机器学习_softmax的相关分析
假设模型的 logit 输出为 ( z = [z_1, z_2, z_3] = [1.0, 2.0, 3.0] ),真实的标签是类别 2,对应的 one-hot 编码为 ( y = [0, 1, 0] )。
Softmax 函数定义如下: [ \sigma(z)i = \frac{e^{z_i}}{\sum{j=1}^{3} e^{z_j}} ]
计算每个 logit 的 Softmax 输出:
[ e^{z_1} = e^1 = 2.718 ] [ e^{z_2} = e^2 = 7.389 ] [ e^{z_3} = e^3 = 20.085 ]
总和: [ \sum_{j=1}^{3} e^{z_j} = 2.718 + 7.389 + 20.085 = 30.192 ]
每个类的概率: [ \sigma(z)_1 = \frac{e^1}{30.192} = \frac{2.718}{30.192} \approx 0.090 ] [ \sigma(z)_2 = \frac{e^2}{30.192} = \frac{7.389}{30.192} \approx 0.245 ] [ \sigma(z)_3 = \frac{e^3}{30.192} = \frac{20.085}{30.192} \approx 0.665 ]
交叉熵损失函数定义为: [ L = -\sum_{i=1}^{3} y_i \log(\sigma(z)_i) ]

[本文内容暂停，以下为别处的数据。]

[src/rtl/sccb_cfg_seq.sv]
// Power-up register table walker: one SCCB write per entry, optional readback compare with retry.
module sccb_cfg_seq
  import sccb_pkg::*;
#(
  parameter int IDX_W      = 6,
  parameter int DLY_CYC    = 50000,
  parameter int PWRUP_UNIT = 20,
  parameter int VERIFY     = 1,
  parameter int MAX_RETRY  = 3,
  parameter int TO_CYC     = 200000
) (
  input  logic             clk,
  input  logic             rst,
  input  logic             start,
  output logic             busy,
  output logic             done,
  output logic             err,
  output logic [IDX_W-1:0] err_idx,
  output logic [IDX_W-1:0] tbl_idx,
  input  logic [15:0]      tbl_rdata,
  output logic [7:0]       addr,
  output logic [7:0]       wdata,
  output logic             wr_en,
  output logic             rd_en,
  input  logic [7:0]       rdata,
  input  logic             rdata_vld,
  input  logic             rdy
);

  localparam int RW = (MAX_RETRY > 0) ? $clog2(MAX_RETRY + 1) : 1;
  localparam int TW = $clog2(TO_CYC + 1);
  localparam logic [RW-1:0] RETRY_MAX = RW'(MAX_RETRY);
  localparam logic [TW-1:0] TO_LAST   = TW'(TO_CYC - 1);
  localparam logic [7:0]    PWR_U     = 8'(PWRUP_UNIT);

  state_t           state, nxt;
  logic [IDX_W-1:0] idx;
  logic [RW-1:0]    retry;
  logic [TW-1:0]    to_cnt;
  logic             seen_low;
  logic [7:0]       rd_q;

  logic       dly_load, dly_exp;
  logic [7:0] dly_units;
  logic       idx_clr, idx_inc, retry_clr, retry_inc;
  logic       to_clr, ent_lat, rd_lat, err_lat;
  logic       adv, fail;
  logic       in_wait, timeout, is_last;

  assign in_wait = (state == ST_WR_WAIT) || (state == ST_RD_WAIT);
  assign timeout = in_wait && (to_cnt == TO_LAST);
  assign is_last = &idx;

  assign tbl_idx = idx;
  assign busy    = !((state == ST_IDLE) || (state == ST_DONE) || (state == ST_ERR));
  assign done    = (state == ST_DONE);
  assign err     = (state == ST_ERR);

  sccb_dly_timer #(.DLY_CYC(DLY_CYC)) u_dly (
    .clk    (clk),
    .rst    (rst),
    .load   (dly_load),
    .units  (dly_units),
    .expire (dly_exp)
  );

  always_ff @(posedge clk) begin
    if (rst) state <= ST_IDLE;
    else     state <= nxt;
  end

  always_comb begin
    nxt       = state;
    wr_en     = 1'b0;
    rd_en     = 1'b0;
    dly_load  = 1'b0;
    dly_units = tbl_rdata[7:0];
    idx_clr   = 1'b0;
    idx_inc   = 1'b0;
    retry_clr = 1'b0;
    retry_inc = 1'b0;
    to_clr    = 1'b0;
    ent_lat   = 1'b0;
    rd_lat    = 1'b0;
    err_lat   = 1'b0;
    adv       = 1'b0;
    fail      = 1'b0;
    case (state)
      ST_IDLE, ST_DONE, ST_ERR: begin
        if (start) begin
          idx_clr   = 1'b1;
          retry_clr = 1'b1;
          if (PWR_U == 8'd0) begin
            nxt = ST_FETCH;
          end else begin
            dly_load  = 1'b1;
            dly_units = PWR_U;
            nxt       = ST_PWRUP;
          end
        end
      end
      ST_PWRUP:  if (dly_exp) nxt = ST_FETCH;
      ST_FETCH:  nxt = ST_DECODE;
      ST_DECODE: begin
        if (tbl_rdata == TBL_END) begin
          nxt = ST_DONE;
        end else if (tbl_rdata[15:8] == TBL_DLY) begin
          if (tbl_rdata[7:0] == 8'd0) begin
            adv = 1'b1;
          end else begin
            dly_load = 1'b1;
            nxt      = ST_DELAY;
          end
        end else begin
          ent_lat = 1'b1;
          nxt     = ST_WR_REQ;
        end
      end
      ST_DELAY: if (dly_exp) adv = 1'b1;
      ST_WR_REQ: begin
        if (rdy) begin
          wr_en  = 1'b1;
          to_clr = 1'b1;
          nxt    = ST_WR_WAIT;
        end
      end
      ST_WR_WAIT: begin
        // Completion is the master going busy and then idle again.
        if (seen_low && rdy) begin
          if (VERIFY != 0) nxt = ST_RD_REQ;
          else             adv = 1'b1;
        end else if (timeout) begin
          fail = 1'b1;
        end
      end
      ST_RD_REQ: begin
        if (rdy) begin
          rd_en  = 1'b1;
          to_clr = 1'b1;
          nxt    = ST_RD_WAIT;
        end
      end
      ST_RD_WAIT: begin
        if (rdata_vld) begin
          rd_lat = 1'b1;
          nxt    = ST_CHECK;
        end else if (timeout) begin
          fail = 1'b1;
        end
      end
      ST_CHECK: begin
        if (rd_q == wdata) adv  = 1'b1;
        else               fail = 1'b1;
      end
      default: nxt = ST_IDLE;
    endcase

    // The last table slot ends the run even without an end marker.
    if (adv) begin
      retry_clr = 1'b1;
      if (is_last) begin
        nxt = ST_DONE;
      end else begin
        idx_inc = 1'b1;
        nxt     = ST_FETCH;
      end
    end
    if (fail) begin
      if (retry == RETRY_MAX) begin
        err_lat = 1'b1;
        nxt     = ST_ERR;
      end else begin
        retry_inc = 1'b1;
        nxt       = ST_WR_REQ;
      end
    end
  end

  always_ff @(posedge clk) begin
    if (rst) begin
      idx      <= '0;
      retry    <= '0;
      to_cnt   <= '0;
      seen_low <= 1'b0;
      addr     <= '0;
      wdata    <= '0;
      rd_q     <= '0;
      err_idx  <= '0;
    end else begin
      if (idx_clr)      idx <= '0;
      else if (idx_inc) idx <= idx + IDX_W'(1);

      if (retry_clr)      retry <= '0;
      else if (retry_inc) retry <= retry + RW'(1);

      if (to_clr) begin
        to_cnt   <= '0;
        seen_low <= 1'b0;
      end else if (in_wait) begin
        to_cnt <= to_cnt + TW'(1);
        if (!rdy) seen_low <= 1'b1;
      end

      if (ent_lat) {addr, wdata} <= tbl_rdata;
      if (rd_lat)  rd_q <= rdata;
      if (err_lat) err_idx <= idx;
    end
  end

endmodule
## src/rtl/simple_dual_port_dist_ram.sv

```systemverilog
// Simple dual-port distributed RAM: synchronous write, asynchronous read.
module simple_dual_port_dist_ram #(
    parameter int unsigned DATA_WIDTH = 8,
    parameter int unsigned ADDR_WIDTH = 6
) (
    input  logic                  clk,
    input  logic                  we,
    input  logic [ADDR_WIDTH-1:0] waddr,
    input  logic [DATA_WIDTH-1:0] wdata,
    input  logic [ADDR_WIDTH-1:0] raddr,
    output logic [DATA_WIDTH-1:0] rdata
);

    localparam int unsigned ENTRIES = 2 ** ADDR_WIDTH;

    logic [DATA_WIDTH-1:0] mem [ENTRIES];

    always_ff @(posedge clk) begin
        if (we) begin
            mem[waddr] <= wdata;
        end
    end

    assign rdata = mem[raddr];

endmodule

```

## src/rtl/narrow_to_wide_fifo.sv

```systemverilog
// Width up-converting FIFO: packs WIDTH_RATIO narrow pushes (first in LSBs) into one
// wide RAM entry; flush commits a zero-padded partial word at end of stream.
module narrow_to_wide_fifo #(
    parameter int unsigned INPUT_WIDTH        = 4,
    parameter int unsigned OUTPUT_WIDTH       = 8,
    parameter int unsigned DEPTH              = 6,
    parameter int unsigned ALMOST_EMPTY_COUNT = 1,
    parameter int unsigned ALMOST_FULL_COUNT  = 1,
    parameter int unsigned WIDTH_RATIO        = OUTPUT_WIDTH / INPUT_WIDTH
) (
    input  logic                           clk,
    input  logic                           rst,
    input  logic                           push,
    input  logic                           flush,
    input  logic                           pop,
    input  logic [INPUT_WIDTH-1:0]         d,
    output logic [OUTPUT_WIDTH-1:0]        q,
    output logic                           full,
    output logic                           empty,
    output logic [DEPTH:0]                 count,
    output logic [$clog2(WIDTH_RATIO)-1:0] pack_count,
    output logic                           almost_empty,
    output logic                           almost_full
);

    localparam int unsigned PACK_W    = $clog2(WIDTH_RATIO);
    localparam int unsigned PTR_W     = DEPTH + 1;
    localparam int unsigned ENTRIES   = 2 ** DEPTH;
    localparam int unsigned LAST_LANE = WIDTH_RATIO - 1;
    localparam int unsigned AE_LIM    = 1 + ALMOST_EMPTY_COUNT;
    localparam int unsigned AF_LIM    = ENTRIES - 1 - ALMOST_FULL_COUNT;

    logic [PTR_W-1:0]        wr_ptr_q, wr_ptr_d;
    logic [PTR_W-1:0]        rd_ptr_q, rd_ptr_d;
    logic [PACK_W-1:0]       pack_count_q, pack_count_d;
    logic [OUTPUT_WIDTH-1:0] pack_q, pack_d;
    logic [OUTPUT_WIDTH-1:0] q_q, q_d;
    logic [OUTPUT_WIDTH-1:0] wdata;
    logic [OUTPUT_WIDTH-1:0] rd_data;
    logic                    ram_full;
    logic                    push_ok;
    logic                    pop_ok;
    logic                    commit;

    // Status derived purely from registered pointers and pack state.
    assign count        = wr_ptr_q - rd_ptr_q;
    assign empty        = (wr_ptr_q == rd_ptr_q);
    assign ram_full     = (wr_ptr_q[DEPTH-1:0] == rd_ptr_q[DEPTH-1:0]) &&
                          (wr_ptr_q[DEPTH] != rd_ptr_q[DEPTH]);
    assign full         = ram_full && (pack_count_q == PACK_W'(LAST_LANE));
    assign almost_empty = (count < PTR_W'(AE_LIM));
    assign almost_full  = (count > PTR_W'(AF_LIM));
    assign pack_count   = pack_count_q;
    assign q            = q_q;

    always_comb begin
        pack_d       = pack_q;
        pack_count_d = pack_count_q;
        wr_ptr_d     = wr_ptr_q;
        rd_ptr_d     = rd_ptr_q;
        q_d          = q_q;
        commit       = 1'b0;
        wdata        = pack_q;
        push_ok      = push && !full;
        pop_ok       = pop && !empty;

        if (push_ok) begin
            for (int unsigned k = 0; k < WIDTH_RATIO; k++) begin
                if (pack_count_q == PACK_W'(k)) begin
                    wdata[k*INPUT_WIDTH +: INPUT_WIDTH] = d;
                end
            end
            if (pack_count_q == PACK_W'(LAST_LANE)) begin
                commit = 1'b1;
            end else begin
                pack_count_d = pack_count_q + PACK_W'(1);
            end
        end

        // Flush commits whatever the push left behind; unfilled lanes are already zero.
        if (flush && !commit && !ram_full && (push_ok || pack_count_q != '0)) begin
            commit = 1'b1;
        end

        if (commit) begin
            pack_d       = '0;
            pack_count_d = '0;
            wr_ptr_d     = wr_ptr_q + PTR_W'(1);
        end else begin
            pack_d = wdata;
        end

        if (pop_ok) begin
            q_d      = rd_data;
            rd_ptr_d = rd_ptr_q + PTR_W'(1);
        end
    end

    always_ff @(posedge clk) begin
        if (rst) begin
            wr_ptr_q     <= '0;
            rd_ptr_q     <= '0;
            pack_count_q <= '0;
            pack_q       <= '0;
            q_q          <= '0;
        end else begin
            wr_ptr_q     <= wr_ptr_d;
            rd_ptr_q     <= rd_ptr_d;
            pack_count_q <= pack_count_d;
            pack_q       <= pack_d;
            q_q          <= q_d;
        end
    end

    simple_dual_port_dist_ram #(
        .DATA_WIDTH(OUTPUT_WIDTH),
        .ADDR_WIDTH(DEPTH)
    ) u_ram (
        .clk  (clk),
        .we   (commit),
        .waddr(wr_ptr_q[DEPTH-1:0]),
        .wdata(wdata),
        .raddr(rd_ptr_q[DEPTH-1:0]),
        .rdata(rd_data)
    );

endmodule

```
[src/rtl/sync_fifo_pkg.sv]
// sync_fifo_pkg: shared defaults, count-width helper and status flag bundle for sync_fifo_param.
package sync_fifo_pkg;
  localparam int DEF_DATA_WIDTH = 8;
  localparam int DEF_DEPTH = 16;
  function automatic int cnt_width(input int depth);
    return $clog2(depth) + 1;
  endfunction
  typedef struct packed {
    logic full;
    logic empty;
    logic almost_full;
    logic almost_empty;
    logic overflow;
    logic underflow;
  } status_t;
endpackage

[src/rtl/sync_fifo_mem.sv]
// sync_fifo_mem: DEPTH x DATA_WIDTH register array, one write port, registered read port.
module sync_fifo_mem #(
  parameter int DATA_WIDTH = 8,
  parameter int DEPTH = 16
) (
  input  logic                     clk,
  input  logic                     rst,
  input  logic                     we_i,
  input  logic [$clog2(DEPTH)-1:0] waddr_i,
  input  logic [DATA_WIDTH-1:0]    wdata_i,
  input  logic                     re_i,
  input  logic [$clog2(DEPTH)-1:0] raddr_i,
  output logic [DATA_WIDTH-1:0]    rdata_o
);
  logic [DATA_WIDTH-1:0] mem_q [DEPTH];
  logic [DATA_WIDTH-1:0] rdata_q;
  // Storage is never reset; only the output register is.
  always_ff @(posedge clk) begin
    if (we_i) mem_q[waddr_i] <= wdata_i;
  end
  always_ff @(posedge clk) begin
    if (rst) rdata_q <= '0;
    else if (re_i) rdata_q <= mem_q[raddr_i];
  end
  assign rdata_o = rdata_q;
endmodule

对于我们的例子,真实标签是类别 2,所以: [ L = -\log(\sigma(z)_2) = -\log(0.245) \approx 1.407 ]
为了计算梯度,我们首先计算损失函数 ( L ) 对 Softmax 输出 ( \sigma(z)_i ) 的偏导数: [ \frac{\partial L}{\partial \sigma(z)_i} = -\frac{y_i}{\sigma(z)_i} ]
因为 ( y = [0, 1, 0] ),我们得到: [ \frac{\partial L}{\partial \sigma(z)_1} = 0 ] [ \frac{\partial L}{\partial \sigma(z)_2} = -\frac{1}{0.245} \approx -4.082 ] [ \frac{\partial L}{\partial \sigma(z)_3} = 0 ]
接下来,我们需要计算 Softmax 输出 ( \sigma(z)_i ) 对 logits ( z_j ) 的偏导数。
对于 ( i = j ): [ \frac{\partial \sigma(z)_i}{\partial z_i} = \sigma(z)_i (1 - \sigma(z)_i) ]
对于 ( i \neq j ): [ \frac{\partial \sigma(z)_i}{\partial z_j} = -\sigma(z)_i \sigma(z)_j ]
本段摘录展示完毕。